→ **Activity**:
Your answer must be a single number: how many lines in the records include the word "part".

BEGIN

**src/rtl/uart_tx_scheduler.sv**
```systemverilog
// Round-robin scheduler that multiplexes several one-deep byte mailboxes onto a
// single uart_tx, sending each mailbox as a {4'hA, src_id} header plus payload.
module uart_tx_scheduler #(
   parameter int NUM_SRC     = 3,
   parameter int ACK_TIMEOUT = 16
) (
   input  logic                   clock,
   input  logic                   reset,
   input  logic [NUM_SRC-1:0]     src_valid,
   input  logic [8*NUM_SRC-1:0]   src_data,
   output logic [NUM_SRC-1:0]     src_pending,
   input  logic                   tx_busy,
   output logic                   tx_start,
   output logic [7:0]             tx_data,
   output logic                   sched_busy,
   output logic                   frame_done,
   output logic [NUM_SRC-1:0]     overwrite,
   output logic                   ack_error
);

   localparam int PTR_W = (NUM_SRC > 1) ? $clog2(NUM_SRC) : 1;
   localparam int CNT_W = $clog2(ACK_TIMEOUT + 1);

   typedef enum logic [2:0] {
      IDLE    = 3'd0,
      H_START = 3'd1,
      H_ACK   = 3'd2,
      H_DONE  = 3'd3,
      P_START = 3'd4,
      P_ACK   = 3'd5,
      P_DONE  = 3'd6
   } state_t;

   state_t             state;
   state_t             state_next;

   logic [7:0]         mailbox [NUM_SRC];
   logic [7:0]         frame_data;
   logic [PTR_W-1:0]   rr_ptr;
   logic [PTR_W-1:0]   rr_next;
   logic [PTR_W-1:0]   grant;
   logic               grant_found;
   logic               grant_fire;
   logic               ack_timeout;
   logic               load_payload;
   logic [CNT_W-1:0]   ack_cnt;

   function automatic logic [PTR_W-1:0] wrap_idx(input int base, input int off);
      int s;
      s = base + off;
      if (s >= NUM_SRC) s = s - NUM_SRC;
      return PTR_W'(s);
   endfunction

   // First pending mailbox at or after rr_ptr, searching cyclically.
   always_comb begin
      grant       = '0;
      grant_found = 1'b0;
      for (int k = 0; k < NUM_SRC; k++) begin
         if (!grant_found && src_pending[wrap_idx(int'(rr_ptr), k)]) begin
            grant       = wrap_idx(int'(rr_ptr), k);
            grant_found = 1'b1;
         end
      end
   end

   assign rr_next    = (grant == PTR_W'(NUM_SRC - 1)) ? '0 : grant + 1'b1;
   assign sched_busy = (state != IDLE);

   always_ff @(posedge clock) begin
      if (reset) state <= IDLE;
      else       state <= state_next;
   end

   always_comb begin
      state_next   = state;
      tx_start     = 1'b0;
      frame_done   = 1'b0;
      grant_fire   = 1'b0;
      ack_timeout  = 1'b0;
      load_payload = 1'b0;
      case (state)
         IDLE: begin
            if (!tx_busy && grant_found) begin
               grant_fire = 1'b1;
               state_next = H_START;
            end
         end
         H_START: begin
            tx_start   = 1'b1;
            state_next = H_ACK;
         end
         H_ACK: begin
            if (tx_busy) begin
               state_next = H_DONE;
            end else if (ack_cnt == CNT_W'(ACK_TIMEOUT - 1)) begin
               ack_timeout = 1'b1;
               state_next  = IDLE;
            end
         end
         H_DONE: begin
            if (!tx_busy) begin
               load_payload = 1'b1;
               state_next   = P_START;
            end
         end
         P_START: begin
            tx_start   = 1'b1;
            state_next = P_ACK;
         end
         P_ACK: begin
            if (tx_busy) begin
               state_next = P_DONE;
            end else if (ack_cnt == CNT_W'(ACK_TIMEOUT - 1)) begin
               ack_timeout = 1'b1;
               state_next  = IDLE;
            end
         end
         P_DONE: begin
            if (!tx_busy) begin
               frame_done = 1'b1;
               state_next = IDLE;
            end
         end
         default: state_next = IDLE;
      endcase
   end

   // Mailboxes: a capture in the grant cycle keeps the new byte pending while
   // the frame register takes the old one.
   always_ff @(posedge clock) begin
      if (reset) begin
         src_pending <= '0;
         overwrite   <= '0;
         for (int i = 0; i < NUM_SRC; i++) mailbox[i] <= 8'h00;
      end else begin
         for (int i = 0; i < NUM_SRC; i++) begin
            if (src_valid[i]) begin
               mailbox[i]     <= src_data[8*i +: 8];
               src_pending[i] <= 1'b1;
               if (src_pending[i]) overwrite[i] <= 1'b1;
            end else if (grant_fire && (grant == PTR_W'(i))) begin
               src_pending[i] <= 1'b0;
            end
         end
      end
   end

   always_ff @(posedge clock) begin
      if (reset) begin
         frame_data <= 8'h00;
         tx_data    <= 8'h00;
         rr_ptr     <= '0;
         ack_cnt    <= '0;
         ack_error  <= 1'b0;
      end else begin
         if (grant_fire) begin
            frame_data <= mailbox[grant];
            tx_data    <= {4'hA, 4'(grant)};
            rr_ptr     <= rr_next;
         end
         if (load_payload) tx_data <= frame_data;
         if (state == H_ACK || state == P_ACK) ack_cnt <= ack_cnt + 1'b1;
         else                                  ack_cnt <= '0;
         if (ack_timeout) ack_error <= 1'b1;
      end
   end

endmodule

```
**config.mk**
```make
export PLATFORM = sky130hd
export DESIGN_NAME = uart_tx_scheduler
export DESIGN_NICKNAME = d
export VERILOG_FILES = /design/src/rtl/uart_tx_scheduler.sv
export SDC_FILE = /design/constraint.sdc
export NUM_CORES = 1
export LEC_CHECK = 0
export BUFFER_PORTS_ARGS = -buffer_cell sky130_fd_sc_hd__buf_2
export CORE_ASPECT_RATIO = 2
export CORE_MARGIN = 2
export CORE_UTILIZATION = 60
export CTS_CLUSTER_SIZE = 12
export DETAILED_ROUTE_END_ITERATION = 8
export HOLD_SLACK_MARGIN = 0.06
export PLACE_DENSITY = 0.84
export SYNTH_ARGS = -nofsm -noshare
export SYNTH_HDL_FRONTEND = slang
export SYNTH_SLANG_ARGS = --single-unit
export TNS_END_PERCENT = 100
```
**constraint.sdc**
```tcl
create_clock -name clock -period 4 [get_ports clock]
set_input_delay 0.6 -clock clock [delete_from_list [all_inputs] [get_ports clock]]
set_output_delay 0.6 -clock clock [all_outputs]
set_load 0.02 [all_outputs]
```
; Word level (Yosys, flattened, before mapping)
; Memory sizes are Yosys's and may differ from the RTL's. A register that Yosys moved wholly into a read port is not among the register bits.
; Cells that the tools add are included.
[totals]
ff_bits = 25
latch_bits = 0
ram_bits = 24
romBits = 0
inputBits = 30
word_cells = 119
memories = 1
[memory_table]
columns = name, words, word_bits, read_ports, rd_clocked_by_memory_dff, wr, line
row1 = mailbox, 3, 8, 1, 1, 3, 37  ; logic [7:0] mailbox [NUM_SRC];
[op_classes]
n_addsub = 7
n_mul = 0
div_mod_pow = 0
magnitude_cmp = 6
n_eq_ne = 12
shift = 0
mux = 54
n_bitwise = 4
n_reduce_logical = 24
[ops]
columns = op, n
row1 = $mux 8, 5
row2 = $mux 1, 32
row3 = $pmux 3 s7, 1
row4 = $mux 3, 6
row5 = $mux 2, 7
row6 = $eq 3x3->1 const B, 3
row7 = $lt 2x3->1 const B, 3
row8 = $reduce_bool 2->1, 4
row9 = $bmux 1 s2, 3
row10 = $eq 3x2->1 const B, 2
row11 = $ge 3x2->1 const B, 2
row12 = $logic_and 1x1->1, 6
row13 = $ne 2x2->1 const B, 3
row14 = $reduce_and 2->1, 3
row15 = $reduce_or 2->1, 3
row16 = $sub 2x2->2 const B, 3
row17 = $add 5x1->5 const B, 1
row18 = $eq 5x4->1 const B, 1
row19 = $add 2x1->3 const B, 1
row20 = $add 2x2->3 const B, 1
row21 = $eq 3x1->1 const B, 1
row22 = $logic_not 1->1, 3
row23 = $logic_not 3->1, 1
row24 = $or 1x1->1, 3
row25 = other kinds (9), 9

; Longest topological paths before layout
[depth]
depth_word = 17
depth_mapped = 10
ltp_nobuf = 8

; Least setup slack after synthesis
; No wires, ideal clock.
[synth_path]
path_type = register -> register
from = reg rr_ptr[0]
to = reg src_pending[2]
t_arrival_ps = 2130
required_time_ps = 3868
path_slack_ps = 1737
stages_incl_launch_ff = 10
n_path_buf = 2
period_less_slack_ps = 2263
cell_sequence = dfxtp_1 -> inv_1 -> ha_1 -> clkbuf_8 -> or4b_1 -> and3_4 -> o31a_1 -> buf_2 -> o21ai_1 -> a21oi_1
[synth_between]
elab_chain_len = 16
[synth_rtl]
columns = item, line
row1 = start: declaration, 39  ; logic [PTR_W-1:0] rr_ptr;
row2 = start signal: assignment, 160  ; rr_ptr <= rr_next;
row3 = branches (longest 14 deep; another with $add 2x1->3), -
row4 = $logic_and 1x1->1 (*), 142  ; end else if (grant_fire && (grant == PTR_W'(i))) begin
row5 = $reduce_bool 2->1 (no source line) (*), -
row6 = end signal: assignment, 133  ; src_pending <= '0;
row7 = end signal: indexed assignment, 140  ; src_pending[i] <= 1'b1;
row8 = end signal: indexed assignment, 143  ; src_pending[i] <= 1'b0;
row9 = end: declaration, 11  ; output logic [NUM_SRC-1:0] src_pending,
; Mark *: on every way between the ends. The select of a mux whose other input is x is not followed.
; A chain may end at the register's enable or synchronous reset.

; Worst setup path after layout
[layout_path]
from = reg rr_ptr[0]
to = reg frame_data[5], read port of mailbox
[layout_between]
elab_chain_len = 14
[layout_rtl]
columns = item, line
row1 = branches (longest 14 deep; another with $add 2x1->3), -
row2 = end: declaration, 38  ; logic [7:0] frame_data;
; Several ways; the timed one is not identified. The select of a mux whose other input is x is not followed.

==> flow_summary.yaml <==
cts:
  cts_root_buf: "clkbuf_8"
  cts_hold_buf: 0
  cts_setup_buffers: 0
  cts_resized: 0
  clock_sinks: 57
  clk_pin_slew_worst_paths_ns: 0.06
  htree_levels: 3
  clock_latency_ns: 0.34
  cts_tree: "built"
  cts_made_buffers: 9
  clock_path_buffers: 2
hold_path:
  min_to: "ack_cnt[0]$_SDFF_PP0_"
  hold_depth: 1
  hold_class: "register to register"
  hold_start: "ack_cnt[0]$_SDFF_PP0_"
drt:
  vias_per_cell: 5.606
  drc_errors: 0
  vias: 2108
  ant_nets: 0
  drt_iter0_markers: 34
  wl_mm: 5.330
  firstDrtPassIters: 5
  wire_per_inst_um: 14.18
sta:
  slew_viol_final: 0
  worst_clock_skew_ns: 0.005042
  tightest_slew_ns: 0.9148
  hold_viol: 0
  fin_crit_sh_pct: 65.48
  max_freq_ghz: 0.3818
  final.min_clock_period_ns: 2.619
  setup-tns-final_ns: 0
  slew_headroom_pct: 38.79
  rsz0062_at_grt: "no"
  finalSetupViolations: 0
place:
  port_buffers: 47
  dp_hpwl_mm: 3.978
  place.gp.congestion: 0.9249
die:
  core_area_um2: 4598
  floorplan.die_area_um2: 5329
  top_level_ports: 48
  start_util_pct: 61.71
  chipWidth_um: 52.63
  die_h_um: 101.3
  rows: 35
grt:
  first_global_vias: 2054
  antenna_found_initial: 0
  grt_max_degree: 35
  grt_util_all_layers_pct: 22.87
  grt_pass1_wl_mm: 8.804
  overflow: 0
synth:
  synth_edf_count: 24
  synth_area_per_cell_um2: 10.24
  syn-cell-area_um2: 2838
  yosys_warnings: 0
  yosysSeqAreaShare_pct: 48.68
  netlist_instances: 277
  ys_seq_elements: 57
  syn-num-nets: 313
  synth_cell_types: 56
  async_reset_ff_share_pct: 0
  synth_ff_type: "dfxtp_1"
layout:
  antennaDiodeCount: 0
  drive_above_1_share_pct: 27.41
  area_delta_synth_final_pct: 13.62
  final_cell_mix: "47 x buf_2, 33 x dfxtp_1, 31 x nor2_1"
  num-fill-cells: 395
  layout_commonest_cell: "buf_2"
  finalNetCount: 352
job:
  cap_violations: 0
power_and_ir_drop:
  irDropWorstVdd_uv: 442.5
  p_leak_uw: 0.001256
  powerDensity_nw_per_um2: 604.4
  total_power_uw: 1949
worst_setup_path:
  crit_path_end_kind: "register"
  worstPathArrival_ns: 2.87
  ff2ff_path_depth: 7
  r2r_start: "rr_ptr[0]$_SDFFE_PP0P_"
  critPathRequiredTime_ns: 4.25
  path_class: "register to register"
  startpoint_type: "register"
  r2r_slack_ns: 1.38
  r2r_end: "frame_data[5]$_SDFFE_PP0P_"
  critical_path.max_fanout: 11
outcome:
  outcome: "finished clean"
[power breakdown]
part	internal, uW	switching (uW)	total [uW]
sequential	690	58.3	748
clock	349	223	572
combinational	245	384	629
[worst max-delay path by stage]
stage | from | endpoint | slack (ns) | cells after the start
global route | rr_ptr[1]$_SDFFE_PP0P_ | frame_data[0]$_SDFFE_PP0P_ | 1.19 | 8
detailed placement | rr_ptr[0]$_SDFFE_PP0P_ | frame_data[5]$_SDFFE_PP0P_ | 1.41 | 7
global placement | rr_ptr[0]$_SDFFE_PP0P_ | frame_data[5]$_SDFFE_PP0P_ | 1.45 | 7
floorplan | rr_ptr[0]$_SDFFE_PP0P_ | src_pending[2]$_SDFFE_PP0P_ | 1.74 | 9
CTS | rr_ptr[0]$_SDFFE_PP0P_ | frame_data[5]$_SDFFE_PP0P_ | 1.38 | 7
finish | rr_ptr[0]$_SDFFE_PP0P_ | frame_data[5]$_SDFFE_PP0P_ | 1.38 | 7
[area by class of cell]
type                            instances  area (um2)  share of cell area, %
Multi-Input combinational cell        193        1297                  40.24
Timing Repair Buffer                   47       235.2                  7.295
Clock inverter                          5       80.08                  2.484
Tap cell                               55       68.82                  2.134
Sequential cell                        57        1381                  42.84
Clock buffer                           11       131.4                  4.075
Inverter                                8       30.03                 0.9313
[logic make-up after synthesis]
family | count (synthesis) | synth area share [%]
compound gates | 52 | 15.30
flops | 57 | 48.68
simple gates | 128 | 25.40
xor+xnor | 2 | 0.6174
fa+ha+maj | 6 | 2.645
buf+inv | 27 | 5.600
mux | 5 | 1.764
[per-stage QoR]
step	hold slack (ns)	cell area [um2]	setup WS, ns	std cells	utilization (%)
6_report	0.4494	3224	1.381	376	70.12
5_1_grt	0.4691	3224	1.187	376	70.12
4_1_cts	0.4546	3224	1.383	376	70.12
3_5_place_dp	0.4401	3013	1.407	360	65.52
3_3_place_gp	0.4356	3013	1.447	360	65.52
2_1_floorplan	0.4176	2838	1.737	277	-
[worst max-delay path: stages, from the launching register on]
cell and delay (ns):
dfxtp_1 0.37, inv_1 0.08, ha_1 0.43, or4b_1 0.53
and3_4 0.20, o31ai_4 0.55, a221oi_1 0.12, o31ai_1 0.25
[routing by layer]
metal	track usage, %	part of all wire (%)
met5	0	0
met1	21.09	35
met4	16.17	4.9
met3	4.425	3.6
met2	42.02	56
[state kept, by name, indices dropped and copies added (netlist names)]
| signal | count |
|---|---|
| ack_cnt | 5 |
| ack_error | 1 |
| frame_data | 8 |
| mailbox | 24 |
| overwrite | 3 |
| rr_ptr | 2 |
| src_pending | 3 |
| state | 3 |
| tx_data | 8 |
[synth_stat cells (2+ instances only)]
cell type	count	area (um2)
edfxtp_1	24	720.7
and2_1	25	156.4
nand2_1	14	52.55
a21oi_1	12	60.06
nor3b_1	8	60.06
o21ai_0	6	30.03
mux2i_1	5	50.05
nor2b_1	2	12.51
a211oi_2	7	87.58
nand3_1	8	40.04
a31oi_1	3	18.77
o31ai_2	7	87.58
inv_1	8	30.03
nand3b_1	12	90.09
or2_2	4	25.02
nor2_1	31	116.4
nand2b_1	5	31.28
nor3_1	7	35.03
dfxtp_1	33	660.6
clkbuf_1	10	37.54
buf_4	3	22.52
buf_6	2	22.52
ha_1	6	75.07
clkbuf_8	3	41.29
(Power assumes the default switching activity.)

END

→ **Task answer**:
2